藤丸君が、サナさんを咥えてなんとか逃げようとしていますが、上手く逃げ切れていません。
「タツヒコ君。範囲外まできましたので、あとは綾波さんがいる場所まで避難しておいてください。私はサナさんの元へ向かいます」
タツヒコ君を少し強引に下ろして、私はミズモチさんとサナさんの元へ向かいます。
ですが、巨大マンモスが、また立ち上がる動作をしています。
「サナさん、藤丸君!」
「先生!」
まだ距離があります。
涙目でこちらを見るサナさん。
「ウォー!!!!変身!!!」
私は勢いに任せて、変身して白金さんに全魔力を注ぎました。
「刺突!!!」
全力で白金さんを伸ばして、巨大マンモスが立ち上がった体を押し込みます。
「ミズモチさん!」
《全力だーー!!!》
ミズモチさんが足場になって私を押し込んでくれます。
巨大なマンモスは立ち上がって不安定だったこともあり、そのまま後ろに倒れていきました。
「凄っ!」
サナさんが驚いた顔をしています。
私は、ミズモチさんに魔力を補給してもらって、すぐにサナさんと藤丸君をミズモチさんの上に引き上げて避難しました。
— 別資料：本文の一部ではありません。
### src/rtl/rom_pkg.sv
// Shared definitions for the burst-fetch instruction ROM: default widths,
// FSM state encoding and the boot image word constants.
package rom_pkg;

    localparam int DATA_W_DEF = 64;
    localparam int ADDR_W_DEF = 8;
    localparam int LEN_W_DEF  = 4;
    localparam int DEPTH_DEF  = 256;

    typedef enum logic {
        ST_IDLE  = 1'b0,
        ST_BURST = 1'b1
    } state_e;

    localparam logic [15:0] IMG_BASE = 16'hC000;
    localparam logic [15:0] IMG_08   = 16'h2908;
    localparam logic [15:0] IMG_09   = 16'h689C;
    localparam logic [15:0] IMG_FILL = 16'hC000;
    localparam logic [15:0] IMG_FF   = 16'h9800;

    // Words 0x00..0x07 form a ramp: the opcode field steps by 0x0800 and the
    // low byte carries the word index.
    function automatic logic [15:0] img_ramp(input logic [2:0] idx);
        return IMG_BASE + {2'b00, idx, 11'h000} + {13'h0000, idx};
    endfunction

endpackage

### src/rtl/rom_image.sv
// Combinational boot-image lookup; unlisted addresses read as zero and every
// entry is zero-extended to DATA_W.
module rom_image
    import rom_pkg::*;
#(
    parameter int DATA_W = DATA_W_DEF,
    parameter int ADDR_W = ADDR_W_DEF
) (
    input  logic [ADDR_W-1:0] addr,
    output logic [DATA_W-1:0] data
);

    logic [15:0] word;

    always_comb begin
        word = 16'h0000;
        if (addr < ADDR_W'(8)) begin
            word = img_ramp(addr[2:0]);
        end else if (addr == ADDR_W'(8)) begin
            word = IMG_08;
        end else if (addr == ADDR_W'(9)) begin
            word = IMG_09;
        end else if (addr < ADDR_W'(16)) begin
            word = IMG_FILL;
        end else if (addr == ADDR_W'(255)) begin
            word = IMG_FF;
        end
    end

    assign data = DATA_W'(word);

endmodule

### src/rtl/rom_burst_fetch.sv
// Burst instruction fetch from the boot image: one request streams req_len+1
// consecutive words through a registered valid/ready output stage.
module rom_burst_fetch
    import rom_pkg::*;
#(
    parameter int DATA_W = DATA_W_DEF,
    parameter int ADDR_W = ADDR_W_DEF,
    parameter int DEPTH  = DEPTH_DEF,
    parameter int LEN_W  = LEN_W_DEF
) (
    input  logic              clk,
    input  logic              rst_n,
    input  logic              req_valid,
    output logic              req_ready,
    input  logic [ADDR_W-1:0] req_addr,
    input  logic [LEN_W-1:0]  req_len,
    output logic              rsp_valid,
    input  logic              rsp_ready,
    output logic [DATA_W-1:0] rsp_data,
    output logic [ADDR_W-1:0] rsp_addr,
    output logic              rsp_last,
    output logic              rsp_err
);

    localparam logic [ADDR_W:0] DEPTH_L = (ADDR_W + 1)'(DEPTH);

    state_e            state_q, state_d;
    logic [LEN_W-1:0]  remaining_q, remaining_d;
    logic [ADDR_W-1:0] next_addr_q, next_addr_d;
    logic [ADDR_W-1:0] rsp_addr_q, rsp_addr_d;
    logic [DATA_W-1:0] rsp_data_q, rsp_data_d;
    logic              rsp_valid_q, rsp_valid_d;
    logic              rsp_last_q, rsp_last_d;
    logic              rsp_err_q, rsp_err_d;

    logic              accept;
    logic              load;
    logic [ADDR_W-1:0] beat_addr;
    logic [DATA_W-1:0] img_data;
    logic              beat_err;

    // The output register may refill whenever it is empty or draining this edge.
    assign req_ready = (state_q == ST_IDLE) && (!rsp_valid_q || rsp_ready) && rst_n;
    assign accept    = req_valid && req_ready;
    assign load      = (state_q == ST_BURST) && (!rsp_valid_q || rsp_ready);
    assign beat_addr = accept ? req_addr : next_addr_q;
    assign beat_err  = {1'b0, beat_addr} >= DEPTH_L;

    rom_image #(
        .DATA_W(DATA_W),
        .ADDR_W(ADDR_W)
    ) u_image (
        .addr(beat_addr),
        .data(img_data)
    );

    always_comb begin
        state_d     = state_q;
        remaining_d = remaining_q;
        next_addr_d = next_addr_q;
        rsp_valid_d = rsp_valid_q;
        rsp_data_d  = rsp_data_q;
        rsp_addr_d  = rsp_addr_q;
        rsp_last_d  = rsp_last_q;
        rsp_err_d   = rsp_err_q;

        if (accept) begin
            rsp_valid_d = 1'b1;
            rsp_addr_d  = req_addr;
            rsp_data_d  = beat_err ? '0 : img_data;
            rsp_err_d   = beat_err;
            rsp_last_d  = (req_len == '0);
            if (req_len != '0) begin
                remaining_d = req_len;
                next_addr_d = req_addr + ADDR_W'(1);
                state_d     = ST_BURST;
            end
        end else if (load) begin
            rsp_valid_d = 1'b1;
            rsp_addr_d  = next_addr_q;
            rsp_data_d  = beat_err ? '0 : img_data;
            rsp_err_d   = beat_err;
            rsp_last_d  = (remaining_q == LEN_W'(1));
            remaining_d = remaining_q - LEN_W'(1);
            next_addr_d = next_addr_q + ADDR_W'(1);
            if (remaining_q == LEN_W'(1)) begin
                state_d = ST_IDLE;
            end
        end else if (rsp_valid_q && rsp_ready) begin
            rsp_valid_d = 1'b0;
        end
    end

    always_ff @(posedge clk) begin
        if (!rst_n) begin
            state_q     <= ST_IDLE;
            remaining_q <= '0;
            next_addr_q <= '0;
            rsp_valid_q <= 1'b0;
            rsp_data_q  <= '0;
            rsp_addr_q  <= '0;
            rsp_last_q  <= 1'b0;
            rsp_err_q   <= 1'b0;
        end else begin
            state_q     <= state_d;
            remaining_q <= remaining_d;
            next_addr_q <= next_addr_d;
            rsp_valid_q <= rsp_valid_d;
            rsp_data_q  <= rsp_data_d;
            rsp_addr_q  <= rsp_addr_d;
            rsp_last_q  <= rsp_last_d;
            rsp_err_q   <= rsp_err_d;
        end
    end

    assign rsp_valid = rsp_valid_q;
    assign rsp_data  = rsp_data_q;
    assign rsp_addr  = rsp_addr_q;
    assign rsp_last  = rsp_last_q;
    assign rsp_err   = rsp_err_q;

endmodule

### config.mk
export PLATFORM = sky130hd
export DESIGN_NAME = rom_burst_fetch
export DESIGN_NICKNAME = d
export VERILOG_FILES = /design/src/rtl/rom_pkg.sv /design/src/rtl/rom_image.sv /design/src/rtl/rom_burst_fetch.sv
export SDC_FILE = /design/constraint.sdc
export NUM_CORES = 1
export LEC_CHECK = 0
export BUFFER_PORTS_ARGS = -buffer_cell sky130_fd_sc_hd__buf_2
export CAP_MARGIN = 20
export CORE_MARGIN = 5
export CORE_UTILIZATION = 52
export DETAILED_ROUTE_END_ITERATION = 12
export HOLD_SLACK_MARGIN = 0.1
export PLACE_DENSITY = 0.88
export RECOVER_POWER = 25
export SYNTH_ARGS = -nofsm -noshare
export SYNTH_HDL_FRONTEND = slang
export SYNTH_SLANG_ARGS = --single-unit
### constraint.sdc
create_clock -name clk -period 4.6 [get_ports clk]
set_input_delay 0.46 -clock clk [delete_from_list [all_inputs] [get_ports clk]]
set_output_delay 0.46 -clock clk [all_outputs]
set_load 0.02 [all_outputs]
==> src/rtl/if_fetch_unit.sv <==
// Instruction-fetch front end feeding the IF/ID pipeline register.
// Owns the PC, runs a single-outstanding-request instruction-memory
// handshake, parks a returned word while the pipeline holds and kills
// the in-flight fetch on a branch/jump redirect.
//   clk, rst_n        : clock, asynchronous active-low reset
//   hold              : pipeline stall (same signal as the IF/ID hold)
//   redirect          : taken branch/jump, redirect_pc is the target
//   imem (master)     : instruction-memory request/response bundle
//   Instr, Addr       : instruction and its PC+4 toward IF/ID
//   fetch_bubble      : no valid instruction this cycle (ORed into IF/ID flush)
//   pc                : current fetch PC (debug)
module if_fetch_unit #(
    parameter logic [31:0] RESET_PC = 32'h0000_0000,
    parameter logic [31:0] NOP      = 32'h0000_0000
) (
    input  logic                   clk,
    input  logic                   rst_n,
    input  logic                   hold,
    input  logic                   redirect,
    input  logic [31:0]            redirect_pc,
    if_fetch_unit_if.master        imem,
    output logic [31:0]            Instr,
    output logic [31:0]            Addr,
    output logic                   fetch_bubble,
    output logic [31:0]            pc
);

    localparam logic [1:0] FETCH = 2'd0;
    localparam logic [1:0] KILL  = 2'd1;
    localparam logic [1:0] HELD  = 2'd2;

    logic [1:0]  state_q,  state_nxt;
    logic [31:0] pc_q,     pc_nxt;
    logic [31:0] buf_q,    buf_nxt;
    logic [31:0] kill_q,   kill_nxt;

    logic        req;
    logic [31:0] addr;
    logic        deliver;
    logic [31:0] dword;
    logic        bubble;
    logic [31:0] target;
    logic [31:0] pc_plus4;

    assign target   = redirect_pc & 32'hFFFF_FFFC;
    assign pc_plus4 = pc_q + 32'd4;

    always_comb begin
        state_nxt = state_q;
        pc_nxt    = pc_q;
        buf_nxt   = buf_q;
        kill_nxt  = kill_q;
        req       = 1'b0;
        addr      = pc_q;
        deliver   = 1'b0;
        dword     = buf_q;
        bubble    = 1'b1;

        case (state_q)
            FETCH: begin
                req  = 1'b1;
                addr = pc_q;
                if (redirect) begin
                    pc_nxt = target;
                    if (!imem.imem_ready) begin
                        kill_nxt  = pc_q;
                        state_nxt = KILL;
                    end
                end else if (imem.imem_ready && hold) begin
                    buf_nxt   = imem.imem_rdata;
                    state_nxt = HELD;
                    bubble    = 1'b0;
                end else if (imem.imem_ready) begin
                    deliver = 1'b1;
                    dword   = imem.imem_rdata;
                end else begin
                    bubble = ~hold;
                end
            end
            KILL: begin
                // Stale request must still complete; its data is dropped.
                req    = 1'b1;
                addr   = kill_q;
                bubble = ~hold | redirect;
                if (redirect) begin
                    pc_nxt = target;
                end else if (imem.imem_ready) begin
                    state_nxt = FETCH;
                end
            end
            HELD: begin
                if (redirect) begin
                    pc_nxt    = target;
                    state_nxt = FETCH;
                end else if (!hold) begin
                    deliver   = 1'b1;
                    dword     = buf_q;
                    state_nxt = FETCH;
                end else begin
                    bubble = 1'b0;
                end
            end
            default: begin
                state_nxt = FETCH;
            end
        endcase

        if (deliver) begin
            bubble = 1'b0;
            pc_nxt = pc_plus4;
        end
    end

    always_ff @(posedge clk or negedge rst_n) begin
        if (!rst_n) begin
            state_q <= FETCH;
            pc_q    <= RESET_PC;
            buf_q   <= '0;
            kill_q  <= '0;
        end else begin
            state_q <= state_nxt;
            pc_q    <= pc_nxt;
            buf_q   <= buf_nxt;
            kill_q  <= kill_nxt;
        end
    end

    // Registers already sit at reset values while rst_n is low, but the
    // FETCH decode would still raise a request; gate outputs directly.
    assign imem.imem_req  = rst_n & req;
    assign imem.imem_addr = addr;
    assign Instr          = (rst_n && deliver) ? dword : NOP;
    assign Addr           = (rst_n && deliver) ? pc_plus4 : '0;
    assign fetch_bubble   = ~rst_n | bubble;
    assign pc             = pc_q;

endmodule

==> src/flat_wrapper.sv <==
// flat-port wrapper written by rule: the top's interface ports become plain ports
module if_fetch_unit_flat 
#(
    parameter logic [31:0] RESET_PC = 32'h0000_0000,
    parameter logic [31:0] NOP      = 32'h0000_0000
)
  (clk, rst_n, hold, redirect, redirect_pc, Instr, Addr, fetch_bubble, pc, imem_imem_req, imem_imem_addr, imem_imem_ready, imem_imem_rdata);
  if_fetch_unit_if imem_i ();
  input  logic clk;
  input  logic rst_n;
  input  logic hold;
  input  logic redirect;
  input  logic [31:0] redirect_pc;
  output logic [31:0] Instr;
  output logic [31:0] Addr;
  output logic fetch_bubble;
  output logic [31:0] pc;
  output wire logic [$bits(imem_i.imem_req)-1:0] imem_imem_req;
  output wire logic [$bits(imem_i.imem_addr)-1:0] imem_imem_addr;
  input wire logic [$bits(imem_i.imem_ready)-1:0] imem_imem_ready;
  input wire logic [$bits(imem_i.imem_rdata)-1:0] imem_imem_rdata;
  assign imem_imem_req = imem_i.imem_req;
  assign imem_imem_addr = imem_i.imem_addr;
  assign imem_i.imem_ready = imem_imem_ready;
  assign imem_i.imem_rdata = imem_imem_rdata;
  if_fetch_unit #(.RESET_PC(RESET_PC), .NOP(NOP)) u_core (.clk(clk), .rst_n(rst_n), .hold(hold), .redirect(redirect), .redirect_pc(redirect_pc), .imem(imem_i), .Instr(Instr), .Addr(Addr), .fetch_bubble(fetch_bubble), .pc(pc));
endmodule
===== src/rtl/pwl_func_eval.sv =====
// Piecewise-linear function evaluator: y = c0 +/- round(c1*frac >> FRAC_W),
// saturated to [0, 2^C0_W-1]. The coefficient table is loaded word by word
// over the cfg port. The evaluation pipeline has three registered stages under
// a single global stall.
module pwl_func_eval #(
  parameter int SEG_BITS  = 6,
  parameter int IN_W      = 16,
  parameter int C0_W      = 20,
  parameter int C1_W      = 12,
  parameter bit SLOPE_NEG = 1'b1
) (
  input  logic                 clk,
  input  logic                 rst_n,
  input  logic                 cfg_valid,
  output logic                 cfg_ready,
  input  logic [C0_W+C1_W-1:0] cfg_data,
  output logic                 load_done,
  input  logic                 in_valid,
  output logic                 in_ready,
  input  logic [IN_W-1:0]      in_data,
  output logic                 out_valid,
  input  logic                 out_ready,
  output logic [C0_W-1:0]      out_data
);

  localparam int FRAC_W = IN_W - SEG_BITS;
  localparam int DEPTH  = 1 << SEG_BITS;
  localparam int PROD_W = C1_W + FRAC_W;
  localparam int TERM_W = C1_W + 1;
  localparam int Y_W    = C0_W + 2;
  localparam int STAGES = 3;
  localparam logic [PROD_W:0] HALF = {{PROD_W{1'b0}}, 1'b1} << (FRAC_W - 1);

  // Coefficient storage and load bookkeeping
  logic [C0_W+C1_W-1:0] table_q [DEPTH];
  logic [SEG_BITS-1:0]  wr_ptr_q, wr_ptr_d;
  logic                 load_done_q, load_done_d;

  // Pipeline state; vld_pipe_q[k] marks stage k occupied
  logic [STAGES:1]      vld_pipe_q;
  logic [C0_W-1:0]      c0_s1_q, c0_s2_q;
  logic [C1_W-1:0]      c1_s1_q;
  logic [FRAC_W-1:0]    frac_s1_q;
  logic [PROD_W-1:0]    prod_s2_q;
  logic [C0_W-1:0]      out_data_q;

  logic                 advance, cfg_fire, in_fire;
  logic [C0_W+C1_W-1:0] rd_ent;
  logic [PROD_W:0]      rnd;
  logic [TERM_W-1:0]    term;
  logic signed [Y_W-1:0] y;
  logic [C0_W-1:0]      y_sat;

  assign out_valid = vld_pipe_q[STAGES];
  assign out_data  = out_data_q;
  assign load_done = load_done_q;
  assign advance   = !out_valid || out_ready;
  // Loading is only allowed into an empty pipeline so no sample ever sees a
  // half-written table; a pending cfg word also blocks new samples so the
  // pipeline drains for it.
  assign cfg_ready = ~|vld_pipe_q;
  assign in_ready  = load_done_q && advance && !cfg_valid;
  assign cfg_fire  = cfg_valid && cfg_ready;
  assign in_fire   = in_valid && in_ready;

  assign rd_ent    = table_q[in_data[IN_W-1:FRAC_W]];

  // Next load pointer / done flag; a write while done is a restart at entry 0
  always_comb begin
    wr_ptr_d    = wr_ptr_q;
    load_done_d = load_done_q;
    if (cfg_fire) begin
      wr_ptr_d    = wr_ptr_q + 1'b1;
      load_done_d = load_done_q ? 1'b0 : (&wr_ptr_q);
    end
  end

  // Load pointer and done flag
  always_ff @(posedge clk) begin
    if (!rst_n) begin
      wr_ptr_q    <= '0;
      load_done_q <= 1'b0;
    end else begin
      wr_ptr_q    <= wr_ptr_d;
      load_done_q <= load_done_d;
    end
  end

  // Table write; contents survive reset and are gated by load_done instead
  always_ff @(posedge clk) begin
    if (cfg_fire) table_q[wr_ptr_q] <= cfg_data;
  end

  // Round half-up, apply the slope sign, then saturate to the output range
  always_comb begin
    rnd   = {1'b0, prod_s2_q} + HALF;
    term  = TERM_W'(rnd >> FRAC_W);
    y     = '0;
    y_sat = '0;
    if (SLOPE_NEG) y = $signed({2'b00, c0_s2_q}) - $signed({{(Y_W-TERM_W){1'b0}}, term});
    else           y = $signed({2'b00, c0_s2_q}) + $signed({{(Y_W-TERM_W){1'b0}}, term});
    if (y[Y_W-1])                 y_sat = '0;
    else if (|y[Y_W-2:C0_W])      y_sat = '1;
    else                          y_sat = y[C0_W-1:0];
  end

  // Three-stage pipeline: S1 table read + frac, S2 multiply, S3 round/sat
  always_ff @(posedge clk) begin
    if (!rst_n) begin
      vld_pipe_q <= '0;
      c0_s1_q    <= '0;
      c1_s1_q    <= '0;
      frac_s1_q  <= '0;
      c0_s2_q    <= '0;
      prod_s2_q  <= '0;
      out_data_q <= '0;
    end else if (advance) begin
      vld_pipe_q <= {vld_pipe_q[STAGES-1:1], in_fire};
      c0_s1_q    <= rd_ent[C0_W+C1_W-1:C1_W];
      c1_s1_q    <= rd_ent[C1_W-1:0];
      frac_s1_q  <= in_data[FRAC_W-1:0];
      c0_s2_q    <= c0_s1_q;
      prod_s2_q  <= PROD_W'(c1_s1_q) * PROD_W'(frac_s1_q);
      if (vld_pipe_q[2]) out_data_q <= y_sat;
    end
  end

endmodule


===== config.mk =====
export PLATFORM = sky130hd
export DESIGN_NAME = pwl_func_eval
export DESIGN_NICKNAME = d
export VERILOG_FILES = /design/src/rtl/pwl_func_eval.sv
export SDC_FILE = /design/constraint.sdc
export NUM_CORES = 2
export LEC_CHECK = 0
export BUFFER_PORTS_ARGS = -buffer_cell sky130_fd_sc_hd__buf_2
export CORE_MARGIN = 4
export CORE_UTILIZATION = 35
export CTS_CLUSTER_SIZE = 16
export DETAILED_ROUTE_END_ITERATION = 7
export PLACE_DENSITY = 0.46
export SLEW_MARGIN = 20
export SYNTH_ARGS = -nofsm -noshare
export SYNTH_HDL_FRONTEND = slang
export SYNTH_SLANG_ARGS = --single-unit

===== constraint.sdc =====
create_clock -name clk -period 6.6 [get_ports clk]
set_input_delay 0.66 -clock clk [delete_from_list [all_inputs] [get_ports clk]]
set_output_delay 0.66 -clock clk [all_outputs]
set_load 0.02 [all_outputs]

## Yosys cells after proc, flatten, opt, wreduce, memory -nomap -nowiden

Memories as Yosys holds them, arrays and structs flattened. A register that Yosys moved wholly into a read port is not among the register bits.
Index checks and enable logic that the tools add are counted.

| storage, ports and cells | value |
|---|---|
| flip-flop bits (word level) | 82 |
| memories kept | 1 |
| input port bits | 53 |
| bits in writable memories | 2048 |

Memories:

| name | depth | width | read ports | clocked after Yosys merged registers in | wr ports | RTL line | RTL |
|---|---|---|---|---|---|---|---|
| table_q | 64 | 32 | 1 | 1 | 1 | 35 | `logic [C0_W+C1_W-1:0] table_q [DEPTH];` |

| operators by class | value |
|---|---|
| multiplexer cells | 5 |
| reductions and logical operators | 12 |
| add/subtract/negate cells | 3 |
| multipliers | 1 |

Operators by type and width:

| cell | count |
|---|---|
| 20-bit two-way mux | 2 |
| 22-bit by 10-bit adder with 23-bit output (second input constant) | 1 |
| 12-bit by 10-bit multiplier with 22-bit output | 1 |
| 20-bit by 13-bit subtractor with 21-bit output | 1 |
| 6-bit by 1-bit adder with 6-bit output (second input constant) | 1 |
| 6-bit AND reduction | 1 |
| 1-bit logical AND | 4 |
| 1-bit logical NOT | 4 |
| 1-bit two-way mux | 3 |
| 3-bit OR reduction | 1 |
| 2-bit AND reduction | 1 |
| 1-bit logical OR | 1 |

## Logic depth before layout (Yosys ltp)

| depth | value |
|---|---|
| depth in word-level cells | 5 |
| gate-level depth with buffers | 20 |

## Worst setup path before layout

Ideal clock, no wire load.

| path | value |
|---|---|
| path type | register to register |
| from | reg frac_s1_q[1] |
| to | reg prod_s2_q[16] |
| buffers on the path | 1 |
| library setup time | 0.117 ns |
| arrival time | 4.931 ns |
| clock period less this slack | 5.048 ns |
| setup slack | 1.552 ns |
| cell stages (with the launch flop) | 17 |
| cells stage by stage | dfxtp_1 clkbuf_1 nand2_1 fa_1 inv_1 fa_1 inv_1 fa_1 inv_1 fa_1 fa_1 ha_1 o21a_1 o21ai_0 nor3_1 or4_1 a32o_1 |

| between the ends | value |
|---|---|
| longest elaborated chain between the ends | 1 |

RTL lines:

| item | RTL line | RTL |
|---|---|---|
| start, declared | 43 | `logic [FRAC_W-1:0] frac_s1_q;` |
| start signal, assigned | 121 | `frac_s1_q <= in_data[FRAC_W-1:0];` |
| 12-bit by 10-bit multiplier with 22-bit output | 123 | `prod_s2_q <= PROD_W'(c1_s1_q) * PROD_W'(frac_s1_q);` |
| end signal, assigned | 123 |  |
| end, declared | 44 | `logic [PROD_W-1:0] prod_s2_q;` |

No other way between the ends.
A chain may end at the register's enable or synchronous reset.

## Worst setup path after layout

| path | value |
|---|---|
| from | reg frac_s1_q[2] |
| to | reg prod_s2_q[16] |

Same word-level chain as after synthesis.

==> impl_metrics.json <==
{
  "p_comb_frac": 0.063,
  "cpMaxStageDelayCell": "dfxtp_1",
  "dieArea_sq_mm": 0.255,
  "grt_pass1_vias": 45600,
  "cts_tree": "done",
  "fin_crit_ps": 5450,
  "cts_setup_buffers": 0,
  "setup_viol": 0,
  "rsz0062_at_grt": "false",
  "placedCellCount": 7861,
  "synth_warnings": 0,
  "fin_hold_ws_ps": 98.2,
  "antenna_found_initial": 25,
  "clk_pin_slew_ps": 60,
  "finalPower_mw": 29.2,
  "cap_violations": 0,
  "tightestPinTransition_ps": 1140,
  "crit_top_cell": "fa_1",
  "critPathMaxFanout": 13,
  "routed_via_density": 5.36,
  "ctsHoldBuffers": 0,
  "finalCritPeriodShare": 0.826,
  "startpoint": "frac_s1_q[2]",
  "dr.pass1.iters": 6,
  "powerDensity_mw_per_mm2": 296,
  "fin_ws_ps": 1150,
  "seqPwrFrac": 0.517,
  "crit_buf_inv": 3,
  "rows": 182,
  "maxSlewHeadroom": 0.241,
  "cellLeakagePower_nw": 32.7,
  "vias": 44400,
  "core_area_sq_mm": 0.246,
  "place_congestion": 0.783,
  "skew_ps": 41.5,
  "start_util": 0.352,
  "synth_area_sq_mm": 0.0865,
  "cts_buffers": 225,
  "syn-instance-count": 4696,
  "totalWireLength_microns": 240000,
  "preCtsSetupSlack_ps": 1150,
  "die_w_microns": 505,
  "final_common_cell": "edfxtp_1",
  "drtIter0Drc": 3870,
  "drv_slew": 0,
  "nNetsFinal": 5069,
  "layout_common_cells": "edfxtp_1, mux2i_1, a22oi_1",
  "area_growth_pct": 14.2,
  "hold_path_class": "in2reg",
  "synth_ff_type": "edfxtp_1",
  "synth_seq_area_share": 0.735,
  "synthArstFlopShare": 0,
  "synth_nets": 4897,
  "reg2reg_from": "frac_s1_q[2]",
  "slowest_delay_ps": 600,
  "crit_required_ps": 7310,
  "hpwl_microns": 139000,
  "clk_latency_ps": 850,
  "ioPinCount": 77,
  "grt_usage": 0.185,
  "die_h_microns": 505,
  "crit_type": "reg2reg",
  "status": "complete, no violations",
  "clockBufferDepth": 3,
  "grt_pass1_wl_microns": 343000,
  "ys_types": 70,
  "port_buffers": 76,
  "synth_seq_cells": 2153,
  "fin_cells": 8293,
  "p_sw_frac": 0.223,
  "worstHoldStart": "in_data[0]",
  "cts_root_buffer": "clkbuf_16",
  "overflow": 0,
  "internal_power_mw": 22.7,
  "syn_area_per_cell_sq_um": 18.4,
  "synth_edf_count": 2048,
  "postRouteAntennaNets": 0,
  "cp_cell_sequence": "nand2_1 -> fa_1 -> inv_1 -> fa_1 -> inv_1 -> fa_1 -> inv_1 -> fa_1 -> fa_1 -> ha_1 -> o21a_1 -> o21ai_0 -> nor3_1 -> or4_1 -> a32o_1",
  "drc": 0,
  "cts.sinks": 2153,
  "htree_levels": 4,
  "critPathTopFamily": "adder cells",
  "pwr-share-clk": 0.420,
  "worstSetupEndpointType": "flip-flop",
  "p_sw_mw": 6.54,
  "final_layout_size_suffix_gt1_frac": 0.170,
  "critPathLaunchType": "flip-flop",
  "drt-wirelength-per-cell_microns": 29.0,
  "worst-endpoint-arrival_ps": 6170,
  "finalHoldViolations": 0,
  "grt_max_degree": 96,
  "vdd_drop_max_mv": 0.263,
  "fmax_ghz": 0.183,
  "final.setup.tns_ps": 0,
  "cts-resized-gates": 0
}
-- layout make-up --
type | count | area [sq um]
Antenna cell | 11 | 27.5
Inverter | 86 | 323
Clock inverter | 101 | 927
Clock buffer | 320 | 6140
Timing Repair Buffer | 221 | 1790
Fill cell | 22000 | 147000
Sequential cell | 2153 | 63600
Tap cell | 3220 | 4030
Multi-Input combinational cell | 2181 | 21900
-- per-layer routing --
metal / global-route usage / share of wire
met3: 0.0309 / 0.050
met2: 0.301 / 0.48
met1: 0.261 / 0.45
met4: 0.0438 / 0.020
met5: 0 / 0
-- power groups by stage --
stage	Combinational, mW	Sequential (mW)	Clock (mW)
2_1_floorplan	1.15	15.3	0
3_3_place_gp	1.85	15.4	0
3_5_place_dp	1.86	15.4	0
4_1_cts	1.87	15.1	12.6
5_1_grt	2.03	15.1	13.2
6_report	1.85	15.1	12.3
-- path summary, 6_finish.rpt --
kind,end,slack (ps),depth (start not counted)
max,prod_s2_q[16],1150,15
min,frac_s1_q[0],100,3
max reg2reg,prod_s2_q[16],1150,15
min reg2reg,out_data[3],460,2
-- registers in the layout (all words and copies together) (netlist names) --
| name | flops |
|---|---|
| prod_s2_q | 13 |
| c1_s1_q | 12 |
| wr_ptr_q | 6 |
| out_data | 20 |
| table_q | 2048 |
| c0_s1_q | 20 |
| vld_pipe_q | 3 |
| c0_s2_q | 20 |
| load_done | 1 |
| frac_s1_q | 10 |
-- cells by family (layout without fill, tap and decap cells) --
kind of cell | Yosys count | count (layout) | share of synthesized area
flip-flops | 2153 | 2153 | 0.735
multiplexers | 773 | 773 | 0.127
AO/OA/AOI/OAI | 655 | 655 | 0.0563
AND/OR/NAND/NOR | 573 | 573 | 0.0326
buffers and inverters | 362 | 728 | 0.0177
adder cells (fa/ha/maj) | 148 | 148 | 0.0282
XOR/XNOR | 32 | 32 | 0.00324
other | 0 | 11 | 0
-- worst min-delay path, delay by kind of cell --
kind                   cells  cell delay, ps
buffers and inverters      1             100
AO/OA/AOI/OAI              1              60
AND/OR/NAND/NOR            1              40
-- stage by stage --
stage	cell area [sq um]	utilization
after CTS	98700	0.401
after detailed placement	91600	0.373
after floorplan	86500	-
after global routing	98700	0.402
after global placement	91600	0.372
final	98800	0.402
-- cells in the mapped netlist (70+ instances only) --
cell type	count	area [sq um]
dfxtp_1	105	2100
edfxtp_1	2048	61500
nor2_1	92	345
mux4_2	256	5770
and2_1	79	494
ha_1	70	876
mux2i_1	514	5140
nand2_1	176	661
nand3_1	121	606
inv_1	86	323
a22oi_1	355	2670
fa_1	78	1560
clkbuf_1	145	544
buf_2	97	485
No activity file was read; power rests on OpenSTA's default activity.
巨大なマンモスは、私たちが避難している間に立ち上がってこちらに身構えるような素振りを見せています。
「先生! 凄い!」
「しっ、師匠、頭に角が」
「渋っ!」
三人をどうにか救出できましたが、相手の強さが、黒山羊さんに匹敵します。
「皆さん、今回の相手は強いです。正直、私でも倒せるかわかりません。皆さんの協力が必要になります」
ミズモチさんと二人で戦えば勝てるかもしれません。
ですが、これも一つの経験です。
足手まといだと、彼らを突き放しても彼らの成長にはなりません。
「今から、あれと戦います。自分たちができることを全力で考えてください」
危機的な状況になった時ほど、それぞれの成長の真価が問われる時です。
三人の力を見せてもらいます。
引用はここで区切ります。